Concerns about Fed tapering weighed on global markets throughout much of 2013 after the U.S. central bank first raised the possibility of reducing its $85-billion-a-month bond-purchase program in May. The central bank finally began tapering in December 2013, reducing its bond monthly purchases by $10 billion. It followed suit in January and March of 2014, bringing monthly purchases down to $55 billion.

Investors are keen to see whether or not the central bank continues down this path at this week's Federal Open Market Committee meeting. So, what's the story with the Federal Reserve's tapering of its monthly bond-purchase program and the U.S. dollar index?

The story, as it turns out, is that there is no story. The U.S. dollar index has been stuck in a sideways trading band since September 2013. It's a different style of trading in a low-volatility environment.

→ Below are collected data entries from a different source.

**src/snake_pkg.sv**
```systemverilog
package snake_pkg;

  // ----------------------------------------------------------
  // basic bus and beam types
  // ----------------------------------------------------------
  typedef logic [10:0] bus_addr_t;
  typedef logic [31:0] bus_data_t;
  // one step per clock, two clocks per pixel
  typedef logic [10:0] hcount_t;
  typedef logic [9:0]  vcount_t;
  // sprite index, row in cell, column in cell
  typedef logic [9:0]  sprite_addr_t;

  typedef struct packed {
    logic [5:0] col;
    logic [4:0] row;
  } cell_pos_t;

  typedef struct packed {
    logic [4:0] r;
    logic [5:0] g;
    logic [4:0] b;
  } rgb565_t;

  // host writes raw, output stage reads rgb
  typedef union packed {
    logic [15:0] raw;
    rgb565_t     rgb;
  } pixel_word_u;

  typedef enum logic [1:0] {
    LAYER_BG,
    LAYER_APPLE,
    LAYER_HEAD,
    LAYER_WALL
  } layer_t;

  typedef struct packed {
    logic hs;
    logic vs;
    logic blank_n;
    logic pix_clk;
  } sync_t;

  typedef struct packed {
    cell_pos_t apple;
    cell_pos_t head;
    logic      apple_on;
    logic      head_on;
  } scene_t;

  // ----------------------------------------------------------
  // 640x480 timing, horizontal in clocks
  // ----------------------------------------------------------
  localparam hcount_t H_ACTIVE = 11'd1280;
  localparam hcount_t H_FRONT  = 11'd32;
  localparam hcount_t H_SYNC   = 11'd192;
  localparam hcount_t H_BACK   = 11'd96;
  localparam hcount_t H_TOTAL  = H_ACTIVE + H_FRONT + H_SYNC + H_BACK;

  localparam vcount_t V_ACTIVE = 10'd480;
  localparam vcount_t V_FRONT  = 10'd10;
  localparam vcount_t V_SYNC   = 10'd2;
  localparam vcount_t V_BACK   = 10'd33;
  localparam vcount_t V_TOTAL  = V_ACTIVE + V_FRONT + V_SYNC + V_BACK;

  // idle sync word, outputs inactive and blanked
  localparam sync_t SYNC_IDLE = '{hs: 1'b1, vs: 1'b1, blank_n: 1'b0, pix_clk: 1'b0};

  // grid of 16x16 cells
  localparam int CELL_PIX     = 16;
  localparam int GRID_COLS    = 40;
  localparam int GRID_ROWS    = 30;
  localparam int SPRITE_WORDS = CELL_PIX * CELL_PIX;
  localparam int NUM_SPRITES  = 3;

  // ----------------------------------------------------------
  // host address map, word addresses
  // ----------------------------------------------------------
  localparam bus_addr_t REG_BACKGROUND = 11'd0;
  localparam bus_addr_t REG_APPLE      = 11'd1;
  localparam bus_addr_t REG_HEAD       = 11'd2;
  localparam bus_addr_t REG_CONTROL    = 11'd3;
  localparam bus_addr_t SPRITE_BASE    = 11'd1024;

  localparam logic [1:0] SPR_APPLE = 2'd0;
  localparam logic [1:0] SPR_HEAD  = 2'd1;
  localparam logic [1:0] SPR_WALL  = 2'd2;

endpackage
```
**src/snake_regs.sv**
```systemverilog
`timescale 1ns/1ps

module snake_regs (
  input  logic                    clk,
  input  logic                    reset,
  input  snake_pkg::bus_addr_t    address,
  input  snake_pkg::bus_data_t    writedata,
  input  logic                    write,
  input  logic                    chipselect,
  output snake_pkg::scene_t       scene,
  output snake_pkg::pixel_word_u  background,
  output logic                    spr_we,
  output snake_pkg::sprite_addr_t spr_waddr,
  output snake_pkg::pixel_word_u  spr_wdata
);
  import snake_pkg::*;

  logic      wr_en;
  bus_addr_t spr_off;
  logic      in_sprite_win;

  // one write per edge with chipselect and write high
  assign wr_en = chipselect && write;

  // offset into the sprite window
  assign spr_off       = address - SPRITE_BASE;
  assign in_sprite_win = (address >= SPRITE_BASE) &&
                         (spr_off < bus_addr_t'(NUM_SPRITES * SPRITE_WORDS));

  // ----------------------------------------------------------
  // control registers
  // ----------------------------------------------------------
  always_ff @(posedge clk or posedge reset) begin
    if (reset) begin
      scene      <= '0;
      background <= '0;
    end else if (wr_en) begin
      case (address)
        REG_BACKGROUND: background.raw <= writedata[15:0];
        // col in low half, row in high half
        REG_APPLE:      scene.apple <= '{col: writedata[5:0], row: writedata[20:16]};
        REG_HEAD:       scene.head  <= '{col: writedata[5:0], row: writedata[20:16]};
        REG_CONTROL: begin
          scene.apple_on <= writedata[0];
          scene.head_on  <= writedata[1];
        end
        default: ;
      endcase
    end
  end

  // sprite write request, one cycle behind the bus
  always_ff @(posedge clk or posedge reset) begin
    if (reset) begin
      spr_we <= 1'b0;
    end else begin
      spr_we <= wr_en && in_sprite_win;
    end
  end

  always_ff @(posedge clk) begin
    spr_waddr     <= spr_off[9:0];
    spr_wdata.raw <= writedata[15:0];
  end

  // decoded sprite writes never leave the loaded sprites
  assert property (@(posedge clk) disable iff (reset)
    spr_we |-> spr_waddr < sprite_addr_t'(NUM_SPRITES * SPRITE_WORDS));

endmodule

```
**config.mk**
```make
export PLATFORM = sky130hd
export DESIGN_NAME = snake_regs
export DESIGN_NICKNAME = d
export VERILOG_FILES = /design/src/snake_pkg.sv /design/src/snake_regs.sv
export SDC_FILE = /design/constraint.sdc
export NUM_CORES = 1
export LEC_CHECK = 0
export BUFFER_PORTS_ARGS = -buffer_cell sky130_fd_sc_hd__buf_2
export CAP_MARGIN = 20
export CORE_ASPECT_RATIO = 1.25
export CORE_UTILIZATION = 47
export DETAILED_ROUTE_END_ITERATION = 7
export GPL_ROUTABILITY_DRIVEN = 0
export PLACE_DENSITY_LB_ADDON = 0.1
export SLEW_MARGIN = 20
export SYNTH_ARGS = -nofsm -noshare
export SYNTH_HDL_FRONTEND = slang
export SYNTH_SLANG_ARGS = --single-unit
```
**constraint.sdc**
```tcl
create_clock -name clk -period 3.5 [get_ports clk]
set_input_delay 0.7 -clock clk [delete_from_list [all_inputs] [get_ports clk]]
set_output_delay 0.7 -clock clk [all_outputs]
set_load 0.005 [all_outputs]
```
# == Yosys cells after proc, flatten, opt, wreduce, memory -nomap -nowiden ==
# Cells that the tools add are included.
# totals
register_bits,67
# classes
add_sub_neg,1
reduce_logical,8
magnitude_cmp,2
n_eq_ne,3
# ops
op,n
$eq A11 B2 Y1 const B,2
$eq A11 B1 Y1 const B,1
$ge A11 B11 Y1 const B,1
$logic_not A11 Y1,1
$lt A11 B10 Y1 const B,1
$sub A11 B11 Y11 const B,1
$reduce_and A2 Y1,4
$logic_and A1 B1 Y1,3

# == Depth between registers and ports, before layout ==
# Gate-level depths: netlist of run 1.
# logic_depth
ltp_word,4
depth_mapped,4

# == Worst setup path before layout of run 1 ==
# OpenSTA, ideal clock, no wires.
# synth_path
path_type,input-to-reg
start,input address[3]
end,register background[0] in the netlist's numbering
path_stages,4
t_arrival_ps,1680
setup_ps,125
path_slack_ps,1695
required_time_ps,3375
cell_sequence,nor4_4 nand4_4 buf_6 mux2_2
# synth_between
elab_chain_cells,2
# synth_lines
element,line,source
start: declaration,snake_regs.sv:6,"input snake_pkg::bus_addr_t address,"
$logic_not A11 Y1,snake_regs.sv:38,case (address)
$reduce_and A2 Y1 (no line),-,
end: declaration,snake_regs.sv:11,"output snake_pkg::pixel_word_u background,"
# Every way passes these cells.
# A chain may end at the register's enable or synchronous reset.

# == Worst setup path in the final report of run 1 ==
# layout_path
start,input address[3]
end,register scene[14] in the netlist's numbering
# layout_between
elab_chain_cells,2
# layout_lines
element,line,source
$eq A11 B1 Y1,snake_regs.sv:38,
$reduce_and A2 Y1 (no line),-,
end: declaration,snake_regs.sv:10,"output snake_pkg::scene_t scene,"
# Every way passes these cells.

==> summary.md, run 1 <==
| Metric | Value |
|---|---|
| Category of the worst setup path launch point | primary input |
| Die boundary height | around 78 microns |
| FF+latch count, synth | between 60 and 70 |
| Top-area cell type share of the netlist area | 0.478 |
| Worst Setup Slack, final | about 1400 ps |
| Number of antenna-violating nets in the routed design | 0 |
| Number of distinct library cells after synthesis | 16 |
| Clk pin slew, worst setup/hold paths | 70 ps |
| WP data arrival | 2350 ps |
| Count of yosys warnings during synthesis | 0 |
| Syn_area_per_cell | roughly 17 sq um |
| Vias | 1401 |
| Endpoint of the most critical register-to-register path | scene[10]$_DFFE_PP0P_ |
| Worst Hold Endpoint | spr_wdata[12]$_DFF_P_ |
| Number of hold-slack violations in the final timing report | 0 |
| Count of cells resized by post-cts repair | 0 |
| Cell type with the largest total area after synthesis | sky130_fd_sc_hd__dfrtp_1 |
| Kind of cell adding the most delay to the critical path | simple AND/OR/NAND/NOR gates |
| Final worst path period need | roughly 2100 ps |
| Cell depth of the worst hold path | 1 |
| Actual transition at the worst max-transition pin | 689 ps |
| Die width | ~62 microns |
| Critical path capture point type | register |
| VDD IR max | 0.271 mV |
| CTS tree | done |
| Register-to-register setup slack | 2730 ps |
| Relative area change from synthesis to final layout | 35.0% |
| Area of the mapped netlist | about 0.0021 sq mm |
| First drt pass iteration count | 2 |
| Dpl hpwl | approximately 3.0 mm |
| WL final | roughly 4 mm |
| Fill count | roughly 360 |
| Placement-stage cell area | between 0.002 and 0.003 sq mm |
| Buffer levels on the longest clock path | 2 |
| Number of standard cells after synthesis | about 120 |
| Worst slack at placement | about 960 ps |
| Status | complete, no violations |
| Classification of the worst setup path | primary input to register |
| Highest cell delay on the worst timing path | 630 ps |
| Post-CTS Hold Fix Bufs | 0 |
| Unrepaired setup endpoints after global routing | no |
| Static leakage | roughly 1.6 nW |
| Max Slew Vio Count | 0 |
| Synth area leaders | sky130_fd_sc_hd__dfrtp_1 48%, sky130_fd_sc_hd__dfxtp_1 24%, sky130_fd_sc_hd__mux2_2 21% |
| GRT Residual Overflow | 0 |
| Final worst-path cycle share | 0.614 |
| Data required time at the worst endpoint | approximately 3700 ps |
| I/O pins | between 100 and 150 |
| Starting density of the core | 0.489 |
| Register Area | roughly 0.0015 sq mm |
| Critical R2R Launch | scene[10]$_DFFE_PP0P_ |
| Multi-input gate area in the final layout | ~570 sq um |
| Commonest non-fill, non-tap cells in the layout | 102 x sky130_fd_sc_hd__buf_2, 41 x sky130_fd_sc_hd__dfrtp_1, 40 x sky130_fd_sc_hd__mux2_2 |
| Clk root buf | sky130_fd_sc_hd__clkbuf_8 |
| Power Dens Cells | approximately 500 mW/mm^2 |
| DR iter-0 viols | 19 |
| Count of buffer and inverter cells on the critical path | 1 |
| Slowest CP cell | sky130_fd_sc_hd__nand4_1 |
| Total number of H-tree levels | 3 |
| Setup fix buffers added after clock tree synthesis | 0 |
| Number of vias per cell after detailed routing | between 4 and 5 |
| Normalized max-slew margin | 0.539 |
| Number of placement rows | 27 |
| Antenna cells | 0 |
| Path type of the worst min-delay path | primary input to register |
| Total global routing track utilization | 0.187 |
| Worst reg2reg path depth | 1 |
| Clock insertion delay at the later pin of the skew report | between 300 and 400 ps |
| Maximum clock frequency | approximately 470 MHz |
| Critical hold path startpoint | writedata[12] |
| Largest fanout of any net on the critical path | 11 |
| Routed len/inst | roughly 14 microns |
| Cell chain of the critical path | buf_2, nor4_4, nand4_1, mux2_2 |
| Sequential fraction of the synthesis area | 0.721 |
| Post-layout nets | between 200 and 300 |
| Final sum of negative setup slack | 0 ps |
| Drc violations | 0 |
| Largest clock skew in the final design | 0 ps |
| Net Count, Synth | 171 |
| Number of antenna violations at the first check in global routing | 0 |
| Most common library cell in the layout ignoring fill and taps | sky130_fd_sc_hd__buf_2 |
| Clock Sinks | 67 |
| Number of buffers created by CTS | 9 |
| Final instance area | slightly below 0.003 sq mm |
| Number of global-route vias before repair | about 1500 |
| Layout cells sized above 1 | 0.663 |
| First-pass GRT wire length | 6.76 mm |
| Maximum number of pins on one net before global-route repair | 42 |
| Area inside the core boundary | ~0.0044 sq mm |
| Max-Cap Viols | 0 |
| Count of input and output buffers | about 100 |
| Final setup violating endpoints | 0 |
| Area of the die | 0.00484 sq mm |
| Timing startpoint of the critical path | address[3] |
-- how the worst max path moves through the flow --
stage | depth (start not counted) | end
CTS | 4 | scene[10]$_DFFE_PP0P_
finish | 4 | scene[14]$_DFFE_PP0P_
floorplan | 4 | background[0]$_DFFE_PP0P_
global placement | 4 | scene[8]$_DFFE_PP0P_
global route | 4 | scene[18]$_DFFE_PP0P_
detailed placement | 4 | scene[10]$_DFFE_PP0P_
-- final cells by class --
cell class,count,share of cell area
Sequential cell,67,0.534
Multi-Input combinational cell,53,0.196
Timing Repair Buffer,103,0.179
Clock buffer,14,0.0527
Tap cell,58,0.0250
Clock inverter,2,0.0121
Inverter,1,0.00130
-- layer usage --
layer / vias to the layer above / wire length, microns / global-route usage
met4: 0 / 112 / 0.116
met3: 14 / 228 / 0.0515
met5: - / 0 / 0
met2: 61 / 2280 / 0.339
li1: 654 / - / -
met1: 672 / 1480 / 0.188
-- synth_stat cells --
cell type                   n
sky130_fd_sc_hd__inv_1      1
sky130_fd_sc_hd__buf_6      1
sky130_fd_sc_hd__mux2_2    40
sky130_fd_sc_hd__dfxtp_1   26
sky130_fd_sc_hd__nand4_4    1
sky130_fd_sc_hd__buf_4      2
sky130_fd_sc_hd__and4_1     1
sky130_fd_sc_hd__nor2_1     1
sky130_fd_sc_hd__and2_1     1
sky130_fd_sc_hd__nand2_1    1
sky130_fd_sc_hd__dfrtp_1   41
sky130_fd_sc_hd__nand4_1    3
sky130_fd_sc_hd__nor2b_1    2
sky130_fd_sc_hd__and4bb_2   1
sky130_fd_sc_hd__nor3_2     1
sky130_fd_sc_hd__nor4_4     1
-- through the flow --
step	instances	total power [mW]	utilization	hold WS, ps
after floorplan	124	0.826	-	504
after global placement	282	0.871	0.617	482
after detailed placement	282	0.875	0.617	488
after CTS	298	1.47	0.660	472
after global routing	298	1.52	0.660	467
final	298	1.46	0.660	481
-- kinds of logic after synthesis --
logic type,after synthesis,share of synthesized area
buf+inv,4,0.0140
flops,67,0.721
simple gates,13,0.0554
mux,40,0.210
-- where the power goes --
group	switching (mW)	total, mW	internal [mW]
Clock	0.255	0.604	0.349
Combinational	0.0341	0.0650	0.0309
Sequential	0.00414	0.792	0.788
-- registers in the layout, summed over array words and instances, names as in the netlist --
register	cells
background	16
scene	24
spr_waddr	10
spr_wdata	16
spr_we	1
Power figures use the tool's default switching activity.
==> run 2: changes to the inputs <==
- CORE_UTILIZATION: 47 -> 44
- clock period: 3.5 -> 2.2 ns (I/O delays scaled with it)
==> run 2 against run 1 <==
Net effect: clock power increased by 60%; clock skew is the same; register-to-register slack lost 1300 ps; sequential cell count unchanged; global-route usage down 1.1 points; hold slack got worse by 270 ps; sequential power up 59%; worst setup slack lost 630 ps; critical endpoint is now background[5]$_DFFE_PP0P_; largest power group unchanged; highest routed layer unchanged.
==> summary.md, run 2 (same netlist as run 1, synthesis figures left out) <==
| Metric | Value |
|---|---|
| Commonest non-fill, non-tap cells in the layout | 102 x sky130_fd_sc_hd__buf_2, 41 x sky130_fd_sc_hd__dfrtp_1, 40 x sky130_fd_sc_hd__mux2_2 |
| Clock insertion delay at the later pin of the skew report | ~320 ps |
| Setup fix buffers added after clock tree synthesis | 0 |
| Cell chain of the critical path | buf_2, nor4_4, nand4_4, mux2_2 |
| DR iter-0 viols | 34 |
| Count of cells resized by post-cts repair | 0 |
| Dpl hpwl | between 3 and 4 mm |
| Largest register FFs | 24 |
| Non-filler instance count after layout | between 300 and 400 |
| Buffer levels on the longest clock path | 2 |
| Final sum of negative setup slack | 0 ps |
| Final worst-path cycle share | 0.670 |
| Register-to-register setup slack | between 1000 and 1500 ps |
| Critical path capture point type | register |
| Highest cell delay on the worst timing path | approximately 390 ps |
| Normalized max-slew margin | 0.660 |
| Post-layout nets | between 200 and 300 |
| Most common library cell in the layout ignoring fill and taps | sky130_fd_sc_hd__buf_2 |
| Final worst path period need | approximately 1500 ps |
| Classification of the worst setup path | primary input to register |
| Largest fanout of any net on the critical path | 16 |
| Max Slew Vio Count | 0 |
| Actual transition at the worst max-transition pin | approximately 510 ps |
| Clk root buf | sky130_fd_sc_hd__clkbuf_8 |
| Vias | 1405 |
| Total global routing track utilization | 0.177 |
| Number of antenna violations at the first check in global routing | 0 |
| Die width | around 64 microns |
| WL final | around 4.2 mm |
| Category of the worst setup path launch point | primary input |
| Largest Register | scene |
| WP data arrival | about 1700 ps |
| Number of placement rows | 28 |
| Slowest CP cell | sky130_fd_sc_hd__nor4_4 |
| Registers with the most flip-flops | scene: 24 flops, background: 16 flops, spr_wdata: 16 flops |
| Cell count after placement | between 200 and 300 |
| First drt pass iteration count | 2 |
| Total number of H-tree levels | 3 |
| Area inside the core boundary | approximately 0.0047 sq mm |
| Drc violations | 0 |
| Maximum clock frequency | 679 MHz |
| Starting density of the core | 0.457 |
| Multi-input gate area in the final layout | 569 sq um |
| VDD IR max | between 0.4 and 0.5 mV |
| Unrepaired setup endpoints after global routing | no |
| Antenna cells | 0 |
| Die boundary height | roughly 80 microns |
| Largest clock skew in the final design | 0 ps |
| Relative area change from synthesis to final layout | 35.9% |
| CTS tree | done |
| Clock Sinks | 67 |
| Register Area | 0.00155 sq mm |
| Final setup violating endpoints | 0 |
| Max-Cap Viols | 0 |
| Maximum number of pins on one net before global-route repair | between 40 and 50 |
| GRT Residual Overflow | 0 |
| Area of the die | between 0.005 and 0.006 sq mm |
| Clk pin slew, worst setup/hold paths | around 60 ps |
| Static leakage | 1.65 nW |
| Post-CTS Hold Fix Bufs | 0 |
| Routed len/inst | between 10 and 15 microns |
| Number of antenna-violating nets in the routed design | 0 |
| Status | complete, no violations |
| First-pass GRT wire length | ~6.6 mm |
| Data required time at the worst endpoint | 2410 ps |
| Fill count | 381 |
| Number of buffers created by CTS | 9 |
| Count of input and output buffers | ~100 |
| Number of vias per cell after detailed routing | ~4.7 |
| Layout cells sized above 1 | 0.665 |
| Number of global-route vias before repair | 1455 |
| Number of hold-slack violations in the final timing report | 0 |
| Power Dens Cells | about 800 mW/mm^2 |
| Path type of the worst min-delay path | primary input to asynchronous set/reset pin |
| I/O pins | about 110 |
-- run 2: layout make-up --
cell class,count,share of cell area
inverter,1,0.00129
timing repair buffer,105,0.183
sequential,67,0.530
tap,60,0.0258
clock inverter,2,0.0120
multi-input combinational,53,0.195
clock buffer,14,0.0524
-- run 2: where the power goes --
group	leakage [nW]	switching, mW	internal [mW]
clock	0.0947	0.410	0.555
sequential	0.792	0.00654	1.25
combinational	0.765	0.0543	0.0492
total	1.65	0.470	1.86
-- run 2: worst paths after layout --
check                                              to                 startpoint  cells after the start
min                        background[13]$_DFFE_PP0P_                      reset                      3
min reg2reg                 background[8]$_DFFE_PP0P_  background[8]$_DFFE_PP0P_                      1
max                         background[5]$_DFFE_PP0P_                 address[3]                      4
max reg2reg                 background[5]$_DFFE_PP0P_  background[5]$_DFFE_PP0P_                      1
min in group clk                 spr_wdata[7]$_DFF_P_               writedata[7]                      1
max in group asynchronous   background[9]$_DFFE_PP0P_                      reset                      3
-- run 2: stage by stage --
| step | area (sq um) | util | hold slack [ps] | worst slack (ps) | power (mW) |
|---|---|---|---|---|---|
| after detailed placement | 2730 | 0.581 | 488 | 340 | 1.39 |
| after CTS | 2920 | 0.621 | 210 | 691 | 2.35 |
| final | 2920 | 0.621 | 215 | 727 | 2.33 |
| after global placement | 2730 | 0.581 | 482 | 367 | 1.39 |
| after floorplan | 2150 | - | 468 | 655 | 1.31 |
| after global routing | 2920 | 0.621 | 208 | 598 | 2.41 |
-- run 2: layer usage --
| layer | wire (microns) | vias up | share of wire | global-route usage |
|---|---|---|---|---|
| met1 | 1610 | 667 | 0.39 | 0.188 |
| li1 | - | 666 | - | - |
| met5 | 0 | - | 0 | 0 |
| met4 | 80 | 0 | 0.019 | 0.113 |
| met2 | 2220 | 63 | 0.53 | 0.309 |
| met3 | 266 | 9 | 0.064 | 0.0440 |
-- run 2: worst max-delay path: cells and delay by family --
family | cells | cell delay [ps]
multiplexers | 1 | 390
AND/OR/NAND/NOR | 2 | 740
buffers and inverters | 1 | 120
==> run 3: changes to the inputs <==
- CORE_UTILIZATION: 44 -> 39
- clock period: 2.2 -> 1.2 ns (I/O delays scaled with it)
==> run 3 against run 2 <==
Net effect: critical endpoint is now background[13]$_DFFE_PP0P_; critical path type unchanged; first-iteration DRC count grew 79%; register-to-register slack lost 990 ps; clock-buffer cell count grew 1; routed wire length grew 3.0%.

The lower edge of the trading band is support near 79.0, while the upper edge is resistance near 81.5. Generally, movement between the upper and lower edges of the trading band tends to be sedate. There are some sharp intraday moves which provide scalping opportunities for related U.S. dollar pairs.

By applying our ANTSSYS trading approach we can identify trading opportunities in order to capture 60 to 140 pips a trade. The structure of the sideways trading band for the dollar index makes this a profitable and low-risk trading approach.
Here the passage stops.